Development and Validation of RP-HPLC Method for Simultaneous Quantification of Tacrolimus (TAC) and Thymoquinone (THQ)
Keywords:
RP-HPLC, tacrolimus, thymoquinone, simultaneous quantification, method validation, pharmaceutical analysis, ICH guidelines, combination therapy, quality control, C18 columnAbstract
The development and validation of analytical methods are essential for ensuring the quality of pharmaceutical formulations. This study focuses on the development of a reverse-phase high-performance liquid chromatography (RP-HPLC) method for the simultaneous quantification of tacrolimus (TAC) and thymoquinone (THQ) in combined formulations.

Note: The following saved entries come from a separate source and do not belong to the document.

**config.mk**
```make
export PLATFORM = sky130hd
export DESIGN_NAME = delay_line_scan_ctrl
export DESIGN_NICKNAME = d
export VERILOG_FILES = /design/src/rtl/delay_line_scan_ctrl_pkg.sv /design/src/rtl/delay_line_scan_ctrl_scan_coord_counter.sv /design/src/rtl/delay_line_scan_ctrl.sv
export SDC_FILE = /design/constraint.sdc
export NUM_CORES = 1
export LEC_CHECK = 0
export CAP_MARGIN = 5
export CORE_AREA = 2 2 79 81
export CTS_BUF_LIST = sky130_fd_sc_hd__clkbuf_2 sky130_fd_sc_hd__clkbuf_4 sky130_fd_sc_hd__clkbuf_8
export CTS_CLUSTER_DIAMETER = 100
export CTS_CLUSTER_SIZE = 16
export DETAILED_ROUTE_END_ITERATION = 6
export DIE_AREA = 0 0 81 83
export GPL_TIMING_DRIVEN = 0
export PLACE_DENSITY = 0.82
export SYNTH_ARGS = -nofsm -noshare
export SYNTH_HDL_FRONTEND = slang
export SYNTH_HIERARCHICAL = 1
export SYNTH_SLANG_ARGS = --single-unit
```
**constraint.sdc**
```tcl
create_clock -name clk -period 4.6 [get_ports clk]
set_input_delay 0.92 -clock clk [delete_from_list [all_inputs] [get_ports clk]]
set_output_delay 0.92 -clock clk [all_outputs]
set_load 0.01 [all_outputs]
```
**src/rtl/delay_line_scan_ctrl_pkg.sv**
```systemverilog
// Shared types and helpers for the SGM delay-line scan controller.
// Holds the scan FSM encoding and the width helper used to size coordinate/tick counters.
package delay_line_scan_ctrl_pkg;

  typedef enum logic [1:0] {
    IDLE   = 2'd0,
    ACTIVE = 2'd1,
    FLUSH  = 2'd2
  } scan_state_t;

  // Bits needed to hold values 0..value-1, never less than one.
  function automatic int unsigned clog2(input int unsigned value);
    int unsigned v;
    int unsigned r;
    v = (value > 1) ? value - 1 : 0;
    r = 0;
    while (v > 0) begin
      r = r + 1;
      v = v >> 1;
    end
    return (r == 0) ? 1 : r;
  endfunction

endpackage

```
**src/rtl/delay_line_scan_ctrl_scan_coord_counter.sv**
```systemverilog
// Raster col/row wrap counter with border flags and a last-pixel flag.
// Outputs describe the pixel consumed by the next enabled cycle.
module scan_coord_counter
  import delay_line_scan_ctrl_pkg::*;
#(
  parameter int unsigned WIDTH  = 640,
  parameter int unsigned HEIGHT = 480,
  localparam int unsigned COL_BITS = clog2(WIDTH),
  localparam int unsigned ROW_BITS = clog2(HEIGHT)
) (
  input  logic                clk,
  input  logic                rst,
  input  logic                en,
  output logic [COL_BITS-1:0] col,
  output logic [ROW_BITS-1:0] row,
  output logic                first_col,
  output logic                last_col,
  output logic                first_row,
  output logic                last_row,
  output logic                last_pix
);

  localparam logic [COL_BITS-1:0] COL_MAX = COL_BITS'(WIDTH - 1);
  localparam logic [ROW_BITS-1:0] ROW_MAX = ROW_BITS'(HEIGHT - 1);

  always_ff @(posedge clk or posedge rst) begin
    if (rst) begin
      col <= '0;
      row <= '0;
    end else if (en) begin
      if (last_col) begin
        col <= '0;
        row <= last_row ? '0 : row + ROW_BITS'(1);
      end else begin
        col <= col + COL_BITS'(1);
      end
    end
  end

  assign first_col = (col == '0);
  assign last_col  = (col == COL_MAX);
  assign first_row = (row == '0);
  assign last_row  = (row == ROW_MAX);
  assign last_pix  = last_col & last_row;

endmodule

```
**src/rtl/delay_line_scan_ctrl.sv**
```systemverilog
// Delay-line sequencer: accepts a raster stream, drives shared ce/rst strobes, flushes at frame end.
// Optional sticky protocol checker enabled by defining SCAN_PROTOCOL_CHECK_EN.
module delay_line_scan_ctrl
  import delay_line_scan_ctrl_pkg::*;
#(
  parameter int unsigned IMG_WIDTH    = 640,
  parameter int unsigned IMG_HEIGHT   = 480,
  parameter int unsigned PIPE_LATENCY = 8,
  localparam int unsigned COL_BITS = clog2(IMG_WIDTH),
  localparam int unsigned ROW_BITS = clog2(IMG_HEIGHT),
  localparam int unsigned CNT_BITS = clog2(IMG_WIDTH * IMG_HEIGHT + PIPE_LATENCY + 1)
) (
  input  logic                clk,
  input  logic                rst,
  input  logic                pix_valid_in,
  input  logic                sof_in,
  output logic                in_ready,
  output logic                line_ce,
  output logic                line_rst,
  output logic [COL_BITS-1:0] col,
  output logic [ROW_BITS-1:0] row,
  output logic                first_col,
  output logic                last_col,
  output logic                first_row,
  output logic                last_row,
  output logic                out_valid,
  output logic                out_eof,
  output logic                frame_done,
  output logic                busy,
  output logic                err_protocol
);

  localparam logic [CNT_BITS-1:0] EOF_TICK   = CNT_BITS'(IMG_WIDTH * IMG_HEIGHT + PIPE_LATENCY - 1);
  localparam logic [CNT_BITS-1:0] FLUSH_LOAD = CNT_BITS'(PIPE_LATENCY);

  scan_state_t         state, state_nxt;
  logic [CNT_BITS-1:0] flush_cnt, flush_cnt_nxt;
  logic [CNT_BITS-1:0] ce_cnt;
  logic                accept;
  logic                flush_ce;
  logic                last_pix;

  scan_coord_counter #(
    .WIDTH  (IMG_WIDTH),
    .HEIGHT (IMG_HEIGHT)
  ) u_coord (
    .clk       (clk),
    .rst       (rst),
    .en        (accept),
    .col       (col),
    .row       (row),
    .first_col (first_col),
    .last_col  (last_col),
    .first_row (first_row),
    .last_row  (last_row),
    .last_pix  (last_pix)
  );

  always_ff @(posedge clk or posedge rst) begin
    if (rst) begin
      state     <= IDLE;
      flush_cnt <= '0;
    end else begin
      state     <= state_nxt;
      flush_cnt <= flush_cnt_nxt;
    end
  end

  always_comb begin
    state_nxt     = state;
    flush_cnt_nxt = flush_cnt;
    in_ready      = 1'b0;
    accept        = 1'b0;
    flush_ce      = 1'b0;
    case (state)
      IDLE: begin
        in_ready = 1'b1;
        accept   = pix_valid_in & sof_in;
        if (accept) state_nxt = ACTIVE;
      end
      ACTIVE: begin
        in_ready = 1'b1;
        accept   = pix_valid_in;
        if (accept && last_pix) begin
          if (PIPE_LATENCY == 0) begin
            state_nxt = IDLE;
          end else begin
            state_nxt     = FLUSH;
            flush_cnt_nxt = FLUSH_LOAD;
          end
        end
      end
      FLUSH: begin
        flush_ce      = 1'b1;
        flush_cnt_nxt = flush_cnt - CNT_BITS'(1);
        if (flush_cnt == CNT_BITS'(1)) state_nxt = IDLE;
      end
      default: state_nxt = IDLE;
    endcase
  end

  // Gated by rst so the enable collapses the moment reset is raised, not at the next edge.
  assign line_ce  = (accept | flush_ce) & ~rst;
  assign out_eof  = line_ce & (ce_cnt == EOF_TICK);
  assign line_rst = out_eof;
  assign busy     = (state != IDLE);

  generate
    if (PIPE_LATENCY == 0) begin : g_no_latency
      assign out_valid = line_ce;
    end else begin : g_latency
      assign out_valid = line_ce & (ce_cnt >= FLUSH_LOAD);
    end
  endgenerate

  always_ff @(posedge clk or posedge rst) begin
    if (rst) begin
      ce_cnt     <= '0;
      frame_done <= 1'b0;
    end else begin
      frame_done <= out_eof;
      if (out_eof)      ce_cnt <= '0;
      else if (line_ce) ce_cnt <= ce_cnt + CNT_BITS'(1);
    end
  end

`ifdef SCAN_PROTOCOL_CHECK_EN
  logic err_q;

  always_ff @(posedge clk or posedge rst) begin
    if (rst) begin
      err_q <= 1'b0;
    end else if (pix_valid_in && (((state == IDLE) && !sof_in) || ((state == ACTIVE) && sof_in))) begin
      err_q <= 1'b1;
    end
  end

  assign err_protocol = err_q;
`else
  assign err_protocol = 1'b0;
`endif

endmodule

```
Yosys cells after proc, flatten, opt, wreduce, memory -nomap -nowiden
Index checks and enable logic that the tools add are counted.

$add $sub $neg: 4. $mul: 0. Div/mod/pow operators: 0. $lt $le $gt $ge: 1. Equal/unequal tests: 9. Shift operators: 0. Mux-type cells: 13. Bitwise logic cells: 7. Reductions and logical operators: 11.

Operators by type and width (count): 19-bit 2-to-1 mux (3); 19-bit case mux with 2 select lines (1); 19-bit by 1-bit adder with 19-bit output, second input constant (1); 19-bit by 1-bit == test with 1-bit output, second input constant (1); 19-bit == test, second input constant (1); 19-bit by 4-bit >= comparator with 1-bit output, second input constant (1); 19-bit by 1-bit subtractor with 19-bit output, second input constant (1); 10-bit by 1-bit adder with 10-bit output, second input constant (1); 10-bit == test, second input constant (1); 10-bit logical NOT (1); 10-bit 2-to-1 mux (1); 9-bit by 1-bit adder with 9-bit output, second input constant (1); 9-bit == test, second input constant (1); 9-bit logical NOT (1); 9-bit 2-to-1 mux (1); 2-bit 2-to-1 mux (3); 2-bit != test, second input constant (3); 2-bit case mux with 3 select lines (1); 2-bit nonzero test (3); 1-bit bitwise AND (5); 2-bit AND reduction (2); 3-bit AND reduction (1); 2-bit by 1-bit == test with 1-bit output, second input constant (1); 2-bit == test, second input constant (1); other kinds (7) (8).

Register bits after elaboration: 60. Bits in latches: 0. RAM bits: 0. ROM bits: 0. Bits of input ports: 4. Output and inout port bits: 31. Word-level logic and storage cells: 51. Memories kept: 0.

Longest topological paths before layout
Word-level depth: 6. Depth in mapped cells: 8. Gate-level depth less buffers: 7.

Hierarchy
Netlist, hierarchy kept.

Modules (own cells, without submodules): delay_line_scan_ctrl (instances 1, cells each 217, area an instance 2120.8 um^2, sequential area each 1026.0 um^2); scan_coord_counter (instances 1, cells each 109, area an instance 1047.3 um^2, sequential area each 475.5 um^2).

Least setup slack after synthesis
OpenSTA, ideal clock, no wires.

Kind: input -> output. Start point: input port rst. End point: output port out_eof. Arrival time: 2.581 ns. Required time: 3.680 ns. Slack: 1.099 ns. Cell stages on the path: 4. Buffers on the path: 1. Cell sequence: inv_1 nand2_1 nor2_4 buf_4.

Longest elaborated chain between the ends: 3.

RTL lines: from (decl) (line delay_line_scan_ctrl.sv:14) `input logic rst,`; 1-bit inverter (line delay_line_scan_ctrl.sv:103) `assign line_ce = (accept | flush_ce) & ~rst;`; 1-bit bitwise AND (line delay_line_scan_ctrl.sv:103); 1-bit bitwise AND (line delay_line_scan_ctrl.sv:104) `assign out_eof = line_ce & (ce_cnt == EOF_TICK);`; to (decl) (line delay_line_scan_ctrl.sv:27) `output logic out_eof,`.

Every way passes these cells.

Worst setup path in the final report
Same ends and word-level chain as after synthesis.
==> config.mk <==
export PLATFORM = sky130hd
export DESIGN_NAME = denise_collision_gen_flat
export DESIGN_NICKNAME = d
export VERILOG_FILES = /design/src/rtl/denise_collision_gen_if.sv /design/src/rtl/denise_collision_gen.sv /design/src/flat_wrapper.sv
export SDC_FILE = /design/constraint.sdc
export NUM_CORES = 1
export LEC_CHECK = 0
export ABC_CLOCK_PERIOD_IN_PS = 3900
export CORE_MARGIN = 2
export CORE_UTILIZATION = 51
export DETAILED_ROUTE_END_ITERATION = 8
export PLACE_DENSITY_LB_ADDON = 0.15
export SYNTH_ARGS = -nofsm -noshare
export SYNTH_HDL_FRONTEND = slang
export SYNTH_SLANG_ARGS = --single-unit
==> constraint.sdc <==
create_clock -name clk -period 3.9 [get_ports clk]
set_clock_uncertainty 0.05 [all_clocks]
set_input_delay 0.78 -clock clk [delete_from_list [all_inputs] [get_ports clk]]
set_output_delay 0.78 -clock clk [all_outputs]
set_load 0.01 [all_outputs]
==> src/rtl/denise_collision_gen_if.sv <==
// Custom-register bus between the chip register decoder and the collision block.
// The decoder (master) drives the address/write data; the block (slave) returns read data.
interface denise_collision_gen_if;
  logic [8:1]  reg_address_in;
  logic [15:0] data_in;
  logic [15:0] data_out;

  modport master (output reg_address_in, output data_in, input data_out);
  modport slave  (input reg_address_in, input data_in, output data_out);
endinterface
$ cat config.mk
export PLATFORM = sky130hd
export DESIGN_NAME = gpu_l1_miss_fill
export DESIGN_NICKNAME = d
export VERILOG_FILES = /design/src/rtl/gpu_l1_miss_fill.sv
export SDC_FILE = /design/constraint.sdc
export NUM_CORES = 1
export LEC_CHECK = 0
export CAP_MARGIN = 30
export CORE_AREA = 2 2 163 165
export CTS_BUF_LIST = sky130_fd_sc_hd__clkbuf_4 sky130_fd_sc_hd__clkbuf_8
export DETAILED_ROUTE_END_ITERATION = 16
export DIE_AREA = 0 0 165 167
export GPL_TIMING_DRIVEN = 0
export PLACE_DENSITY = 0.82
export SLEW_MARGIN = 20
export SYNTH_ARGS = -nofsm -noshare
export SYNTH_HDL_FRONTEND = slang
export SYNTH_SLANG_ARGS = --single-unit
$ cat constraint.sdc
create_clock -name clk -period 2.3 [get_ports clk]
set_clock_uncertainty 0.05 [all_clocks]
set_input_delay 0.46 -clock clk [delete_from_list [all_inputs] [get_ports clk]]
set_output_delay 0.46 -clock clk [all_outputs]
set_load 0.01 [all_outputs]
$ cat src/rtl/gpu_l1_miss_fill.sv
// L1 miss/line-fill unit: queues and merges line misses, issues one burst read per
// line, assembles the returned beats into a full line and hands it back to L1.
module gpu_l1_miss_fill #(
  parameter int ADDR_W   = 13,
  parameter int OFFSET_W = 8,
  parameter int LINE_W   = 256,
  parameter int BEAT_W   = 32,
  parameter int MQ_DEPTH = 2
) (
  input  logic                     clk,
  input  logic                     rst_n,
  input  logic                     miss_valid,
  input  logic [ADDR_W-1:0]        miss_addr,
  output logic                     miss_ready,
  output logic                     mem_req_valid,
  output logic [ADDR_W-OFFSET_W-1:0] mem_req_addr,
  input  logic                     mem_req_ready,
  input  logic                     mem_rsp_valid,
  input  logic [BEAT_W-1:0]        mem_rsp_data,
  output logic                     fill_valid,
  output logic [ADDR_W-OFFSET_W-1:0] fill_line_addr,
  output logic [LINE_W-1:0]        fill_data,
  input  logic                     fill_ready,
  output logic                     busy,
  output logic [7:0]               merge_cnt
);

  localparam int LINE_AW = ADDR_W - OFFSET_W;
  localparam int BEATS   = LINE_W / BEAT_W;
  localparam int BEAT_CW = $clog2(BEATS);
  localparam int PTR_W   = $clog2(MQ_DEPTH);
  localparam int CNT_W   = PTR_W + 1;

  // Handshakes: a transfer happens on a rising edge where valid && ready; a source
  // holds valid and its payload stable until that edge. All outputs come from flops.
  typedef enum logic [1:0] {S_IDLE, S_REQ, S_RECV, S_FILL} state_t;

  state_t                 state_q, state_d;
  logic [LINE_AW-1:0]     mq_line [MQ_DEPTH];
  logic [MQ_DEPTH-1:0]    mq_vld;
  logic [PTR_W-1:0]       wr_ptr, rd_ptr;
  logic [CNT_W-1:0]       mq_cnt;
  logic [LINE_AW-1:0]     cur_line;
  logic [BEAT_CW-1:0]     beat_q;
  logic [LINE_W-1:0]      line_buf;
  logic [7:0]             merge_q;

  logic [LINE_AW-1:0]     miss_line;
  logic                   hit, accept, push, pop, merge;
  logic                   unused_offset;

  assign miss_line     = miss_addr[ADDR_W-1:OFFSET_W];
  assign unused_offset = ^miss_addr[OFFSET_W-1:0];

  // Slot availability comes from the registered count only, so a pop in the same
  // cycle never frees room for that cycle's miss.
  assign miss_ready = (mq_cnt != CNT_W'(MQ_DEPTH));
  assign accept     = miss_valid && miss_ready;
  assign pop        = (state_q == S_IDLE) && (mq_cnt != '0);

  always_comb begin
    hit = (state_q != S_IDLE) && (cur_line == miss_line);
    for (int i = 0; i < MQ_DEPTH; i++) begin
      if (mq_vld[i] && (mq_line[i] == miss_line)) hit = 1'b1;
    end
  end

  assign push  = accept && !hit;
  assign merge = accept && hit;

  always_comb begin
    state_d = state_q;
    case (state_q)
      S_IDLE: if (pop) state_d = S_REQ;
      S_REQ:  if (mem_req_ready) state_d = S_RECV;
      S_RECV: if (mem_rsp_valid && (beat_q == BEAT_CW'(BEATS - 1))) state_d = S_FILL;
      S_FILL: if (fill_ready) state_d = S_IDLE;
      default: state_d = S_IDLE;
    endcase
  end

  always_ff @(posedge clk or negedge rst_n) begin
    if (!rst_n) state_q <= S_IDLE;
    else        state_q <= state_d;
  end

  always_ff @(posedge clk or negedge rst_n) begin
    if (!rst_n) begin
      for (int i = 0; i < MQ_DEPTH; i++) mq_line[i] <= '0;
      mq_vld <= '0;
      wr_ptr <= '0;
      rd_ptr <= '0;
      mq_cnt <= '0;
    end else begin
      if (push) begin
        mq_line[wr_ptr] <= miss_line;
        mq_vld[wr_ptr]  <= 1'b1;
        wr_ptr          <= wr_ptr + PTR_W'(1);
      end
      if (pop) begin
        mq_vld[rd_ptr] <= 1'b0;
        rd_ptr         <= rd_ptr + PTR_W'(1);
      end
      case ({push, pop})
        2'b10:   mq_cnt <= mq_cnt + CNT_W'(1);
        2'b01:   mq_cnt <= mq_cnt - CNT_W'(1);
        default: mq_cnt <= mq_cnt;
      endcase
    end
  end

  // Beats are only captured in RECV; strays in any other state are dropped.
  always_ff @(posedge clk or negedge rst_n) begin
    if (!rst_n) begin
      cur_line <= '0;
      beat_q   <= '0;
      line_buf <= '0;
    end else begin
      if (pop) cur_line <= mq_line[rd_ptr];
      if ((state_q == S_REQ) && mem_req_ready) beat_q <= '0;
      if ((state_q == S_RECV) && mem_rsp_valid) begin
        line_buf[beat_q*BEAT_W +: BEAT_W] <= mem_rsp_data;
        beat_q <= (beat_q == BEAT_CW'(BEATS - 1)) ? '0 : beat_q + BEAT_CW'(1);
      end
    end
  end

  always_ff @(posedge clk or negedge rst_n) begin
    if (!rst_n)                       merge_q <= '0;
    else if (merge && merge_q != 8'hFF) merge_q <= merge_q + 8'd1;
  end

  assign mem_req_valid  = (state_q == S_REQ);
  assign mem_req_addr   = cur_line;
  assign fill_valid     = (state_q == S_FILL);
  assign fill_line_addr = cur_line;
  assign fill_data      = line_buf;
  assign busy           = (mq_cnt != '0) || (state_q != S_IDLE);
  assign merge_cnt      = merge_q;

endmodule
==> results.env <==
STATUS='complete, no violations'
SYNTH_TOP_AREA_CELL='sky130_fd_sc_hd__dfrtp_1'
IOS=329
POWERDENSITY_nW_PER_UM2=1073
FINAL.PERIOD_UTILIZATION_PCT=96.20
R2R_END='fill_data[90]'
POST_SYNTH_INST_COUNT=1035
H-TREE-DEPTH=2
MET3WIRELENGTH_MM=2.558
ACHIEVABLE-FREQUENCY_MHz=451.9
FINAL_MAX_SLEW_VIOL_COUNT=0
COREAREA_UM2=25760
ENDPOINT='fill_data[90]'
ROUTEDWLPERCELL_UM=19.84
FINALWIRELENGTH_MM=35.50
TRITONCTS.NUM_BUFFERS=47
STARTING_DENSITY_OF_THE_CORE_PCT=43.37
CRIT_PATH_END_KIND='register'
TIMING_HOLD_VIOLATIONS_FINAL=0
WORSTSETUPSTARTPOINTTYPE='register'
R2R_SETUP_SLACK_NS=0.09
WORST_SLEW_PIN_SLEW_NS=0.5468
FINAL_COMMON_CELL='sky130_fd_sc_hd__clkdlybuf4s50_1'
CTS_TREE='built'
CRIT_PATH_START='beat_q[0]'
SYNTH.TOP_CELL.AREA_SHARE_PCT=64.95
ITERATION_0_DRC_MARKERS=891
DR.MAX_LAYER_USED='met4'
DRC=0
AREA_GROWTH_SYN_TO_LAYOUT_PCT=45.59
FINAL_NET_COUNT=1483
ANTENNA_VIOLATING_NETS_POST_ROUTE=0
REG_TO_REG_STARTPOINT='beat_q[0]'
YS_SEQ_AREA_SHARE_PCT=64.95
DIE-AREA_UM2=27560
CP_DATA_ARRIVAL_TIME_NS=2.59
GLOBAL_ROUTE_WIRE_LENGTH_BEFORE_REPAIR_MM=55.53
WORST_SETUP_HOLD_PATH_CLK_SLEW_NS=0.07
CRITICAL_PATH_CLASS='reg2reg'
FINAL-SETUP-VIOL-COUNT=0
WORST_IR_DROP_VDD_mV=0.7832
SYN-CELL-AREA_UM2=11170
WORST_HOLD_PATH_TYPE='in2async'
CAP_VIOLATIONS=0
GLOBALROUTEOVERFLOWTOTAL=0
TIMING.CRITICAL_PATH.FANOUT_MAX=10
FINAL_CELL_MIX='sky130_fd_sc_hd__clkdlybuf4s50_1, sky130_fd_sc_hd__nand2_1, sky130_fd_sc_hd__dfrtp_1'
SYN-NUM-NETS=1097
FLOORPLAN.DIE.HEIGHT_UM=167
SYN-MEAN-INSTANCE-AREA_UM2=10.80
CRITPATHREQUIREDTIME_NS=2.68
ANTENNA_CELLS=0
FLOORPLAN.ROWS=59
VIAS_PER_CELL=5.274
GROUTE.USAGE.OVERALL_PCT=26.01
DETAIL_ROUTE.FIRST_PASS.ITERATIONS=5
SHARE_OF_POST_ROUTE_CELLS_WITH_DRIVE_STRENGTH_ABOVE_1_PCT=14.86
WORST_CASE_REG_TO_REG_PATH_DEPTH=9
CLOCKROOTBUFFER='sky130_fd_sc_hd__clkbuf_8'
NFILLCELLS=2030
NUM_VIAS=9435
CHIPWIDTH_UM=165
GRT_ANTENNA_BEFORE_REPAIR=0
CLOCK_LATENCY_NS=0.54
FINALCOREUTILIZATION_PCT=63.14
IO_BUF_COUNT=320
GRT_MAX_DEGREE=103
TNS_NS=0
GRT_SETUP_UNREPAIRED='yes'
GLOBALPLACE.CONGESTION=0.8249
STATIC-LEAKAGE-POWER_nW=7.088
FIRST_GLOBAL_VIAS=9732
CTS_NUM_SINKS=290
SYNTH-WARNING-COUNT=0
POST-ROUTE-MIN-PERIOD_NS=2.213
DETAILED_PLACE_HPWL_MM=25.55
YS_FF_LATCH=290
DETAILROUTE.WIRELENGTH.MET2_MM=17.10
MAX_SLEW_MARGIN_PCT=63.54
DETAIL_ROUTE.WIRELENGTH.MET1_MM=14.65
SYNTHDISTINCTLIBCELLS=39
SYNTH_AREA_LEADERS='sky130_fd_sc_hd__dfrtp_1, sky130_fd_sc_hd__o21ai_0, sky130_fd_sc_hd__nand2_1'
CTS.PATH.MAX_BUFFERS=3
worst min path at each step:
stage,to,slack [ns],cells after the start
6_report,fill_data[1],0.33,2
5_1_grt,fill_data[97],0.33,2
4_1_cts,fill_data[232],0.31,2
3_5_place_dp,fill_data[228],0.31,1
3_3_place_gp,fill_data[76],0.41,2
2_1_floorplan,beat_q[0],0.11,0
cell usage after synthesis:
cell	n
sky130_fd_sc_hd__dfrtp_1	290
sky130_fd_sc_hd__nand3_1	6
sky130_fd_sc_hd__nor3_1	2
sky130_fd_sc_hd__nand3b_1	4
sky130_fd_sc_hd__o22a_1	1
sky130_fd_sc_hd__nand2b_1	3
sky130_fd_sc_hd__a31o_2	1
sky130_fd_sc_hd__inv_1	10
sky130_fd_sc_hd__and4_1	1
sky130_fd_sc_hd__buf_2	3
sky130_fd_sc_hd__nand2_1	305
sky130_fd_sc_hd__nor4_4	1
sky130_fd_sc_hd__nand4_1	3
sky130_fd_sc_hd__o21ai_0	234
sky130_fd_sc_hd__nor2_1	6
sky130_fd_sc_hd__mux2_2	39
sky130_fd_sc_hd__buf_4	5
sky130_fd_sc_hd__o32ai_2	1
sky130_fd_sc_hd__a2bb2oi_1	1
sky130_fd_sc_hd__o31ai_1	1
sky130_fd_sc_hd__ha_1	11
sky130_fd_sc_hd__a222oi_1	1
sky130_fd_sc_hd__o21ai_1	1
sky130_fd_sc_hd__mux2_1	5
sky130_fd_sc_hd__a21oi_1	1
sky130_fd_sc_hd__a211oi_1	5
sky130_fd_sc_hd__xnor2_1	14
sky130_fd_sc_hd__nor3_4	2
sky130_fd_sc_hd__xor2_1	12
sky130_fd_sc_hd__a2111oi_4	1
sky130_fd_sc_hd__o32a_1	1
sky130_fd_sc_hd__and2_1	2
sky130_fd_sc_hd__mux2i_1	5
sky130_fd_sc_hd__nor4_2	1
sky130_fd_sc_hd__a32o_1	1
sky130_fd_sc_hd__clkbuf_1	52
sky130_fd_sc_hd__nand3_4	1
sky130_fd_sc_hd__a22oi_1	1
sky130_fd_sc_hd__and3_1	1
flip-flops by register name, indices dropped and copies added, names as in the netlist:
register / flops
wr_ptr: 1
fill_line_addr: 5
rd_ptr: 1
state_q: 2
mq_line: 10
mq_vld: 2
beat_q: 3
fill_data: 256
merge_cnt: 8
mq_cnt: 2
worst max-delay path, stage by stage (launching register included):
cell and delay, ns:
sky130_fd_sc_hd__dfrtp_2 0.44, sky130_fd_sc_hd__inv_2 0.11, sky130_fd_sc_hd__ha_2 0.21, sky130_fd_sc_hd__ha_4 0.20, sky130_fd_sc_hd__nor4_4 0.30, sky130_fd_sc_hd__buf_4 0.18, sky130_fd_sc_hd__nand3_4 0.16, sky130_fd_sc_hd__clkbuf_4 0.25
sky130_fd_sc_hd__nand2_1 0.10, sky130_fd_sc_hd__o21ai_0 0.10
power by group:
part / switching (mW) / internal, mW / total, mW / leakage (nW)
combinational: 2.92 / 2.76 / 5.68 / 2.58
clock: 2.03 / 2.98 / 5.01 / 0.564
sequential: 0.673 / 6.09 / 6.76 / 3.95
cells by family after synthesis:
kind of cell,count (synthesis),synth area share [%]
compound gates,251,11.94
xor+xnor,26,2.038
fa+ha+maj,11,1.232
mux,49,4.882
simple gates,338,12.41
flops,290,64.95
buf+inv,70,2.553
stage by stage:
step                std cells  instance area, µm²  hold slack [ns]  worst slack [ns]  power, mW
detailed placement       1693               14880           0.3086           -0.7230      12.20
CTS                      1786               16220           0.3130           0.04397      17.52
global route             1789               16270           0.3283          -0.02525      18.38
floorplan                1035               11170           0.1144            0.1714      9.311
global placement         1690               14800           0.4113            -11.47      11.99
finish                   1789               16270           0.3293           0.08733      17.45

A robust method was optimized using a C18 column with a mobile phase enabling efficient separation and quantification. The method was validated following ICH guidelines, assessing parameters such as linearity, accuracy, precision, robustness, and specificity. The results demonstrated excellent linearity for both TAC and THQ over a wide concentration range, with correlation coefficients exceeding 0.999. Recovery studies confirmed the method’s accuracy, showing a recovery rate within 98–102%. Precision studies indicated low intra- and inter-day variability, while robustness tests highlighted the method’s reliability under minor experimental variations. The validated RP-HPLC method was successfully applied to quantify TAC and THQ in pharmaceutical formulations, offering a simple, rapid, and reliable tool for quality control and routine analysis. This work provides a significant contribution to pharmaceutical research, facilitating the development of combination therapies involving TAC and THQ for inflammatory and autoimmune disorders.